> _Task prompt_:
After finding the line with "CP max FO -> 24" in the entries below, retype exactly each line from there through the line with "sequential fraction of", including that final line.

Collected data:
+ + +
`config.mk`:
```
export PLATFORM = sky130hd
export DESIGN_NAME = jpeg_frame_delimit_source_select
export DESIGN_NICKNAME = d
export VERILOG_FILES = /design/src/hw/rtl/jfds_pkg.sv /design/src/hw/rtl/jfds_lane.sv /design/src/hw/rtl/jfds_select.sv /design/src/hw/rtl/jpeg_frame_delimit_source_select.sv
export SDC_FILE = /design/constraint.sdc
export NUM_CORES = 2
export LEC_CHECK = 0
export BUFFER_PORTS_ARGS = -buffer_cell sky130_fd_sc_hd__buf_2
export CORE_MARGIN = 2
export CORE_UTILIZATION = 58
export DETAILED_ROUTE_END_ITERATION = 10
export PLACE_DENSITY = 0.79
export SLEW_MARGIN = 20
export SYNTH_ARGS = -nofsm -noshare
export SYNTH_HDL_FRONTEND = slang
export SYNTH_SLANG_ARGS = --single-unit
```
`constraint.sdc`:
```
create_clock -name clk_i -period 5.8 [get_ports clk_i]
set_input_delay 1.16 -clock clk_i [delete_from_list [all_inputs] [get_ports clk_i]]
set_output_delay 1.16 -clock clk_i [all_outputs]
set_load 0.1 [all_outputs]
```
`src/hw/rtl/jfds_pkg.sv`:
```
// Shared types, codes and constants for the JPEG frame delimiter and source selector.
// No dependencies; imported by every module of the block.
package jfds_pkg;

  localparam int SOURCES_DEF         = 8;
  localparam int MAX_FRAME_BYTES_DEF = 1048576;
  localparam int AGE_BITS_DEF        = 16;

  localparam int SRC_W   = 3;
  localparam int LEN_W   = 21;
  localparam int MODE_W  = 2;
  localparam int NSRC_W  = 4;
  localparam int TMO_W   = 16;
  localparam int CIDX_W  = 3;

  localparam logic [7:0] MARK_BYTE = 8'hFF;
  localparam logic [7:0] SOI_BYTE  = 8'hD8;
  localparam logic [7:0] EOI_BYTE  = 8'hD9;

  localparam logic [NSRC_W-1:0] NSRC_RST    = 4'd2;
  localparam logic [TMO_W-1:0]  TIMEOUT_RST = 16'd500;

  typedef enum logic [1:0] {
    KIND_BYTE = 2'd0,
    KIND_TICK = 2'd1,
    KIND_REQ  = 2'd2
  } kind_e;

  typedef enum logic [MODE_W-1:0] {
    MODE_HIGHEST = 2'd0,
    MODE_SELECT  = 2'd1,
    MODE_CARD    = 2'd2
  } mode_e;

  typedef enum logic [CIDX_W-1:0] {
    CFG_MODE     = 3'd0,
    CFG_SELECT   = 3'd1,
    CFG_NSRC     = 3'd2,
    CFG_TIMEOUT  = 3'd3,
    CFG_TESTCARD = 3'd4
  } cfg_idx_e;

  typedef enum logic [2:0] {
    EV_NONE     = 3'd0,
    EV_DONE     = 3'd1,
    EV_SOURCE   = 3'd2,
    EV_TESTCARD = 3'd3,
    EV_EMPTY    = 3'd4
  } event_e;

  typedef struct packed {
    event_e             ev;
    logic [SRC_W-1:0]   src;
    logic [LEN_W-1:0]   len;
  } result_t;

endpackage

```
`src/hw/rtl/jfds_lane.sv`:
```
// Per-source frame delimiter: marker tracking, length scan, last frame and age.
// Depends on jfds_pkg.
module jfds_lane import jfds_pkg::*; #(
  parameter int MAX_FRAME_BYTES = MAX_FRAME_BYTES_DEF,
  parameter int AGE_BITS        = AGE_BITS_DEF
) (
  input  logic                                   clk_i,
  input  logic                                   rst_ni,
  input  logic                                   byte_en_i,
  input  logic                                   tick_en_i,
  input  logic [7:0]                             data_byte_i,
  input  logic [TMO_W-1:0]                       timeout_i,
  output logic                                   done_o,
  output logic [$clog2(MAX_FRAME_BYTES+2)-1:0]   done_len_o,
  output logic                                   fresh_o,
  output logic [$clog2(MAX_FRAME_BYTES+2)-1:0]   len_o
);

  localparam int LenW = $clog2(MAX_FRAME_BYTES + 2);
  localparam int CmpW = (AGE_BITS > TMO_W) ? AGE_BITS : TMO_W;
  localparam logic [LenW-1:0] MaxLen = LenW'(MAX_FRAME_BYTES);

  logic                prev_q, prev_d;
  logic                inside_q, inside_d;
  logic                has_q, has_d;
  logic [LenW-1:0]     scan_q, scan_d, scan_inc;
  logic [LenW-1:0]     len_q, len_d;
  logic [AGE_BITS-1:0] age_q, age_d;

  always_comb begin
    prev_d   = prev_q;
    inside_d = inside_q;
    scan_d   = scan_q;
    has_d    = has_q;
    len_d    = len_q;
    age_d    = age_q;
    done_o   = 1'b0;
    // length stops one past the limit so an overlong frame stays marked
    scan_inc = (scan_q <= MaxLen) ? scan_q + LenW'(1) : scan_q;
    if (byte_en_i) begin
      prev_d = (data_byte_i == MARK_BYTE);
      if (!inside_q) begin
        if (prev_q && data_byte_i == SOI_BYTE) begin
          inside_d = 1'b1;
          scan_d   = LenW'(2);
          prev_d   = 1'b0;
        end
      end else begin
        scan_d = scan_inc;
        if (prev_q && data_byte_i == EOI_BYTE) begin
          inside_d = 1'b0;
          prev_d   = 1'b0;
          scan_d   = '0;
          if (scan_inc <= MaxLen) begin
            has_d  = 1'b1;
            len_d  = scan_inc;
            age_d  = '0;
            done_o = 1'b1;
          end
        end
      end
    end else if (tick_en_i && !(&age_q)) begin
      age_d = age_q + AGE_BITS'(1);
    end
  end

  always_ff @(posedge clk_i or negedge rst_ni) begin
    if (!rst_ni) begin
      prev_q   <= 1'b0;
      inside_q <= 1'b0;
      has_q    <= 1'b0;
      scan_q   <= '0;
      len_q    <= '0;
      age_q    <= '0;
    end else begin
      prev_q   <= prev_d;
      inside_q <= inside_d;
      has_q    <= has_d;
      scan_q   <= scan_d;
      len_q    <= len_d;
      age_q    <= age_d;
    end
  end

  assign done_len_o = scan_inc;
  assign len_o      = len_q;
  assign fresh_o    = has_q && (CmpW'(age_q) < CmpW'(timeout_i));

endmodule

```
`src/hw/rtl/jfds_select.sv`:
```
// Result builder: frame-done reporting and request arbitration across sources.
// Depends on jfds_pkg.
module jfds_select import jfds_pkg::*; #(
  parameter int SOURCES = SOURCES_DEF,
  parameter int LenW    = $clog2(MAX_FRAME_BYTES_DEF + 2)
) (
  input  kind_e                           kind_i,
  input  logic [MODE_W-1:0]               mode_i,
  input  logic [SRC_W-1:0]                sel_i,
  input  logic [$clog2(SOURCES+1)-1:0]    nact_i,
  input  logic [LEN_W-1:0]                testcard_i,
  input  logic [SOURCES-1:0]              fresh_i,
  input  logic [SOURCES-1:0]              done_i,
  input  logic [LenW-1:0]                 len_i [SOURCES],
  input  logic [LenW-1:0]                 done_len_i [SOURCES],
  output result_t                         result_o
);

  localparam int NactW = $clog2(SOURCES + 1);
  localparam int SrcW  = (SOURCES > 1) ? $clog2(SOURCES) : 1;
  localparam int CW    = (NactW > SRC_W) ? NactW : SRC_W;

  logic            found, dn_any, sel_ok, use_sel, use_auto, picked;
  logic [SrcW-1:0] pick_idx, dn_idx, sel_idx, out_idx;

  always_comb begin
    found    = 1'b0;
    pick_idx = '0;
    dn_any   = 1'b0;
    dn_idx   = '0;
    // ascending scan: the last hit is the highest fresh source
    for (int i = 0; i < SOURCES; i++) begin
      if (fresh_i[i] && (CW'(i) < CW'(nact_i))) begin
        found    = 1'b1;
        pick_idx = SrcW'(i);
      end
      if (done_i[i]) begin
        dn_any = 1'b1;
        dn_idx = SrcW'(i);
      end
    end
  end

  assign sel_idx  = SrcW'(sel_i);
  assign sel_ok   = (mode_i == MODE_SELECT) && (CW'(sel_i) < CW'(nact_i));
  assign use_sel  = sel_ok && fresh_i[sel_idx];
  assign use_auto = !sel_ok && found &&
                    (mode_i == MODE_HIGHEST || mode_i == MODE_SELECT);
  assign picked   = use_sel || use_auto;
  assign out_idx  = use_sel ? sel_idx : pick_idx;

  always_comb begin
    result_o = '{ev: EV_NONE, src: '0, len: '0};
    case (kind_i)
      KIND_BYTE: begin
        if (dn_any) begin
          result_o = '{ev: EV_DONE, src: SRC_W'(dn_idx), len: LEN_W'(done_len_i[dn_idx])};
        end
      end
      KIND_REQ: begin
        if (picked) begin
          result_o = '{ev: EV_SOURCE, src: SRC_W'(out_idx), len: LEN_W'(len_i[out_idx])};
        end else if (testcard_i != '0) begin
          result_o = '{ev: EV_TESTCARD, src: '0, len: testcard_i};
        end else begin
          result_o = '{ev: EV_EMPTY, src: '0, len: '0};
        end
      end
      default: ;
    endcase
  end

endmodule

```
`src/hw/rtl/jpeg_frame_delimit_source_select.sv`:
```
// Top level: config registers, input stage, per-source lanes, result register.
// Depends on jfds_pkg, jfds_lane, jfds_select.
//
// Takes one item per clock, back to back while the output is not stalled: a data
// byte, a millisecond tick or a frame request. Each item passes an input register,
// then one combinational pass that updates the addressed source lane (or all ages
// on a tick) and builds exactly one result, which lands in the output register.
// out_valid_o rises once that result is registered; a stalled output still lets
// one more item into the input register.
// Throughput is one item per cycle while the output is not stalled; the per-source
// lane registers are read, modified and written back in one combinational pass.
// Configuration writes take effect on the next item.
module jpeg_frame_delimit_source_select import jfds_pkg::*; #(
  parameter int SOURCES         = SOURCES_DEF,
  parameter int MAX_FRAME_BYTES = MAX_FRAME_BYTES_DEF,
  parameter int AGE_BITS        = AGE_BITS_DEF
) (
  input  logic               clk_i,
  input  logic               rst_ni,
  input  logic               cfg_we_i,
  input  logic [CIDX_W-1:0]  cfg_idx_i,
  input  logic [LEN_W-1:0]   cfg_wdata_i,
  input  logic               in_valid_i,
  output logic               in_ready_o,
  input  logic [1:0]         kind_i,
  input  logic [SRC_W-1:0]   source_i,
  input  logic [7:0]         data_byte_i,
  output logic               out_valid_o,
  input  logic               out_ready_i,
  output logic [2:0]         event_res_o,
  output logic [SRC_W-1:0]   chosen_source_o,
  output logic [LEN_W-1:0]   frame_length_o
);

  localparam int LenW  = $clog2(MAX_FRAME_BYTES + 2);
  localparam int NactW = $clog2(SOURCES + 1);
  localparam int SrcW  = (SOURCES > 1) ? $clog2(SOURCES) : 1;
  localparam int CW    = (NactW > SRC_W) ? NactW : SRC_W;

  // configuration
  logic [MODE_W-1:0] mode_q;
  logic [SRC_W-1:0]  sel_q;
  logic [NSRC_W-1:0] nsrc_q;
  logic [TMO_W-1:0]  timeout_q;
  logic [LEN_W-1:0]  testcard_q;

  always_ff @(posedge clk_i or negedge rst_ni) begin
    if (!rst_ni) begin
      mode_q     <= MODE_HIGHEST;
      sel_q      <= '0;
      nsrc_q     <= NSRC_RST;
      timeout_q  <= TIMEOUT_RST;
      testcard_q <= '0;
    end else if (cfg_we_i) begin
      unique case (cfg_idx_i)
        CFG_MODE:     mode_q     <= cfg_wdata_i[MODE_W-1:0];
        CFG_SELECT:   sel_q      <= cfg_wdata_i[SRC_W-1:0];
        CFG_NSRC:     nsrc_q     <= cfg_wdata_i[NSRC_W-1:0];
        CFG_TIMEOUT:  timeout_q  <= cfg_wdata_i[TMO_W-1:0];
        CFG_TESTCARD: testcard_q <= cfg_wdata_i;
        default: ;
      endcase
    end
  end

  logic [NactW-1:0] nact;
  always_comb begin
    if (nsrc_q == '0) begin
      nact = NactW'(1);
    end else if (int'(nsrc_q) > SOURCES) begin
      nact = NactW'(SOURCES);
    end else begin
      nact = NactW'(nsrc_q);
    end
  end

  // input stage
  logic             s1_valid_q;
  kind_e            s1_kind_q;
  logic [SRC_W-1:0] s1_source_q;
  logic [7:0]       s1_byte_q;
  logic             advance, fire;

  assign advance    = !out_valid_o || out_ready_i;
  assign fire       = s1_valid_q && advance;
  assign in_ready_o = !s1_valid_q || advance;

  always_ff @(posedge clk_i or negedge rst_ni) begin
    if (!rst_ni) begin
      s1_valid_q <= 1'b0;
    end else if (in_ready_o) begin
      s1_valid_q <= in_valid_i;
    end
  end

  always_ff @(posedge clk_i) begin
    if (in_ready_o && in_valid_i) begin
      s1_kind_q   <= kind_e'(kind_i);
      s1_source_q <= source_i;
      s1_byte_q   <= data_byte_i;
    end
  end

  // source lanes
  logic [SrcW-1:0]    src_idx;
  logic               byte_fire, tick_fire;
  logic [SOURCES-1:0] fresh, done;
  logic [LenW-1:0]    len_arr [SOURCES];
  logic [LenW-1:0]    done_len_arr [SOURCES];

  assign src_idx   = SrcW'(s1_source_q);
  assign byte_fire = fire && (s1_kind_q == KIND_BYTE) && (CW'(s1_source_q) < CW'(nact));
  assign tick_fire = fire && (s1_kind_q == KIND_TICK);

  for (genvar g = 0; g < SOURCES; g++) begin : g_lane
    jfds_lane #(
      .MAX_FRAME_BYTES(MAX_FRAME_BYTES),
      .AGE_BITS       (AGE_BITS)
    ) u_lane (
      .clk_i      (clk_i),
      .rst_ni     (rst_ni),
      .byte_en_i  (byte_fire && (src_idx == SrcW'(g))),
      .tick_en_i  (tick_fire),
      .data_byte_i(s1_byte_q),
      .timeout_i  (timeout_q),
      .done_o     (done[g]),
      .done_len_o (done_len_arr[g]),
      .fresh_o    (fresh[g]),
      .len_o      (len_arr[g])
    );
  end

  result_t result, result_q;

  jfds_select #(
    .SOURCES(SOURCES),
    .LenW   (LenW)
  ) u_select (
    .kind_i     (s1_kind_q),
    .mode_i     (mode_q),
    .sel_i      (sel_q),
    .nact_i     (nact),
    .testcard_i (testcard_q),
    .fresh_i    (fresh),
    .done_i     (done),
    .len_i      (len_arr),
    .done_len_i (done_len_arr),
    .result_o   (result)
  );

  // result register
  logic out_valid_q;

  always_ff @(posedge clk_i or negedge rst_ni) begin
    if (!rst_ni) begin
      out_valid_q <= 1'b0;
    end else if (fire) begin
      out_valid_q <= 1'b1;
    end else if (out_ready_i) begin
      out_valid_q <= 1'b0;
    end
  end

  always_ff @(posedge clk_i) begin
    if (fire) begin
      result_q <= result;
    end
  end

  assign out_valid_o     = out_valid_q;
  assign event_res_o     = result_q.ev;
  assign chosen_source_o = result_q.src;
  assign frame_length_o  = result_q.len;

  // assertions
  a_one_done: assert property (@(posedge clk_i) disable iff (!rst_ni)
    $onehot0(done))
    else $error("more than one lane closed a frame in one cycle");

  a_none_clean: assert property (@(posedge clk_i) disable iff (!rst_ni)
    out_valid_o && event_res_o == EV_NONE |-> chosen_source_o == '0 && frame_length_o == '0)
    else $error("empty result carries data");

  a_src_active: assert property (@(posedge clk_i) disable iff (!rst_ni)
    out_valid_o && (event_res_o == EV_SOURCE || event_res_o == EV_DONE)
      |-> CW'(chosen_source_o) < CW'(nact))
    else $error("result names an inactive source");

  a_stall_block: assert property (@(posedge clk_i) disable iff (!rst_ni)
    s1_valid_q && !advance |=> $stable(s1_byte_q) && $stable(s1_source_q))
    else $error("held item overwritten while output stalled");

endmodule
```
==> out/qor.txt <==
CTS Buf Count -> 68
Worst Setup SP -> g_lane[1].u_lane.scan_q[0]$_DFFE_PN0P_
Nets -> 4253
final hold vios -> 0
Mapped Nets -> 4267
fin crit share -> 0.930
Tmin final -> 5.39 ns
Yosys warning count -> 0
DRT iter0 DRCs -> 4461
Setup WS post-layout -> 0.407 ns
max cap viols -> 0
Wirelength per Cell -> 24.8 µm
DR vias/cell -> 6.70
total negative slack -> 0 ns
critical path required time -> 6.27 ns
R2R cell count -> 14
crit path DAT -> 5.86 ns
htree depth -> 3
GRT Util Overall -> 0.377
CTS Sinks -> 576
Distinct cells, synth -> 100
Worst-Margin Slew -> 1.08 ns
area of the die -> 64500 µm²
most common cell after layout, fill and taps aside -> dfrtp_1
# setup viols final -> 0
first-pass GRT wire length -> 186000 µm
commonest non-fill, non-tap cells in the layout -> dfrtp_1, nor2_1, nand2_1
fraction of registers with async set/reset -> 0.931
1st-pass router iterations -> 8
Initial Util -> 0.587
Hold WS -> 0.471 ns
Top FF cell, synth -> dfrtp_1
type of the most critical hold path -> reg2reg
hold buffers post-CTS -> 0
Cell Rows -> 91
IO buf count -> 70
Worst-Skew Late Latency -> 0.65 ns
Overall Power -> 10.5 mW
Post-Route WL -> 123000 µm
initial antenna violation count -> 2
post-synth top area cell -> dfrtp_1
Core Footprint -> 61700 µm²
Setup CP Type -> reg2reg
Die X -> 254 µm
CTS Buffer Depth -> 3
Worst setup SP type -> flop
CTS tree -> yes
status -> finished, final reports clean
post-synthesis cell count -> 4077
Final Wtd Congestion -> 1.03
Yosys reg bits -> 576
total grt overflow -> 0
pwr/cell area -> 265 nW/µm²
vias in the first global route -> 30500
RSZ-0062 raised after global routing -> false
Syn Area/Cell -> 8.88 µm²
relative slew slack -> 0.277
post-route ant nets -> 0
pre-CTS WS -> 0.647 ns
nature of the critical path endpoint -> flop
Layout Skew -> 0.0342 ns
Fill cells -> 5058
CP max FO -> 24
max-slew violation count -> 0
worst r2r src -> g_lane[1].u_lane.scan_q[0]$_DFFE_PN0P_
hpwl dp -> 90200 µm
I/O pins -> 71
clock-pin slew on the worst setup and hold paths -> 0.06 ns
R2R Setup Slk -> 0.41 ns
upper clock frequency limit -> 185 MHz
Setup Buffers After CTS -> 0
Synth top area share -> 0.365
DRC viols -> 0
number of gates resized after cts -> 0
die height -> 254 µm
share of cells above drive strength 1 -> 0.100
routed vias -> 33200
sequential fraction of the synthesis area -> 0.404
Crit Reg-Reg Endpoint -> frame_length_o[20]$_DFFE_PP_
placed cell area -> 37500 µm²
Syn Std Cell Area -> 36200 µm²
largest net degree at the start of global routing -> 129
Layout area overhead -> 9.69%
CTS Root Cell -> clkbuf_16
Worst setup endpoint -> frame_length_o[20]$_DFFE_PP_
post-route cell area -> 39700 µm²
Post-synth EDFFs -> 40
Lkg Pwr -> 17.7 nW
Synth area leaders -> dfrtp_1, ha_1, nor2_1, mux2i_1, a21oi_1
maximum vdd drop -> 0.000230 V
[metrics by stage]
step	utilization	instances
6_report	0.644	4957
5_1_grt	0.644	4952
4_1_cts	0.643	4952
3_5_place_dp	0.607	4830
3_3_place_gp	0.607	4829
2_1_floorplan	-	4077
[logic make-up after synthesis]
logic type	after synthesis	share of synthesized area
compound gates	973	0.168
xor+xnor	236	0.0573
fa+ha+maj	148	0.0511
buf+inv	347	0.0385
flops	576	0.404
mux	233	0.0670
simple gates	1564	0.215
[synth_stat cells (all sizes together) (12+ instances only)]
master,count
o211ai,17
or4,24
o21a,22
or2,24
a32oi,13
nand3,152
a31oi,31
dfrtp,529
a21oi,299
nor4b,13
and2,39
nor2,428
o22ai,18
xor2,107
nor4,61
and3,73
nor3,100
a211oi,19
nand2b,26
mux2,75
buf,72
nor2b,16
edfxtp,40
nand2,379
xnor2,129
clkbuf,175
or3,61
o2111ai,13
a22oi,25
ha,148
o41ai,13
inv,100
and4,28
a211o,12
o21ai,280
o31ai,73
a21o,19
nand4,96
a221oi,13
mux2i,158
[where the power goes]
part / switching [mW] / internal [mW]
logic: 0.932 / 0.526
registers: 0.355 / 4.28
clock network: 1.87 / 2.57
[layout make-up]
class / count / area, µm² / share of cell area
inverters: 100 / 375 / 0.00945
repair buffers: 163 / 1140 / 0.0287
diodes: 5 / 12.5 / 0.000315
flip-flops and latches: 576 / 14600 / 0.368
multi-input cells: 3154 / 20300 / 0.510
clock inverters: 33 / 380 / 0.00957
well taps: 837 / 1050 / 0.0264
clock buffers: 89 / 1870 / 0.0471
[state kept, by name, summed over array words and instances, names as in the netlist]
| register | cells |
|---|---|
| g_lane.u_lane.has_q | 8 |
| s1_kind_q | 2 |
| out_valid_o | 1 |
| sel_q | 3 |
| nsrc_q | 4 |
| g_lane.u_lane.inside_q | 8 |
| g_lane.u_lane.prev_q | 8 |
| g_lane.u_lane.age_q | 128 |
| event_res_o | 3 |
| timeout_q | 16 |
| s1_valid_q | 1 |
| s1_byte_q | 8 |
| g_lane.u_lane.scan_q | 168 |
| s1_source_q | 3 |
| mode_q | 2 |
| frame_length_o | 21 |
| chosen_source_o | 3 |
| testcard_q | 21 |
| g_lane.u_lane.len_o | 168 |
[layer usage]
metal / wire, µm / GRT usage / up-vias
li1: - / - / 14800
met1: 49800 / 0.514 / 16200
met2: 53100 / 0.562 / 1835
met3: 13500 / 0.0954 / 381
met4: 6380 / 0.179 / 0
met5: 0 / 0 / -
[critical path, cell delays in order, from the launching register on]
cell and delay (ns):
dfrtp_1 0.47, inv_1 0.12, ha_1 0.18, nor4b_1 0.38, and3_1 0.25, a21boi_1 0.26
or4_1 0.50, and2_1 0.26, and4b_1 0.25, a31oi_1 0.68, nand4_4 0.60, buf_12 0.38
mux2i_1 0.33, o221ai_1 0.29, o21ai_1 0.22
[worst min path at each step]
stage	slack (ns)	cells after the start	to	start
finish	0.47	1	g_lane[4].u_lane.has_q$_DFFE_PN0P_	g_lane[4].u_lane.has_q$_DFFE_PN0P_
global placement	0.45	1	g_lane[5].u_lane.has_q$_DFFE_PN0P_	g_lane[5].u_lane.has_q$_DFFE_PN0P_
CTS	0.47	1	g_lane[4].u_lane.has_q$_DFFE_PN0P_	g_lane[4].u_lane.has_q$_DFFE_PN0P_
global route	0.50	1	g_lane[0].u_lane.has_q$_DFFE_PN0P_	g_lane[0].u_lane.has_q$_DFFE_PN0P_
detailed placement	0.46	1	g_lane[4].u_lane.has_q$_DFFE_PN0P_	g_lane[4].u_lane.has_q$_DFFE_PN0P_
floorplan	0.43	1	g_lane[4].u_lane.has_q$_DFFE_PN0P_	g_lane[4].u_lane.has_q$_DFFE_PN0P_
(Power assumes the default switching activity.)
+ + +
> _Answer space_:
CP max FO -> 24
max-slew violation count -> 0
worst r2r src -> g_lane[1].u_lane.scan_q[0]$_DFFE_PN0P_
hpwl dp -> 90200 µm
I/O pins -> 71
clock-pin slew on the worst setup and hold paths -> 0.06 ns
R2R Setup Slk -> 0.41 ns
upper clock frequency limit -> 185 MHz
Setup Buffers After CTS -> 0
Synth top area share -> 0.365
DRC viols -> 0
number of gates resized after cts -> 0
die height -> 254 µm
share of cells above drive strength 1 -> 0.100
routed vias -> 33200
sequential fraction of the synthesis area -> 0.404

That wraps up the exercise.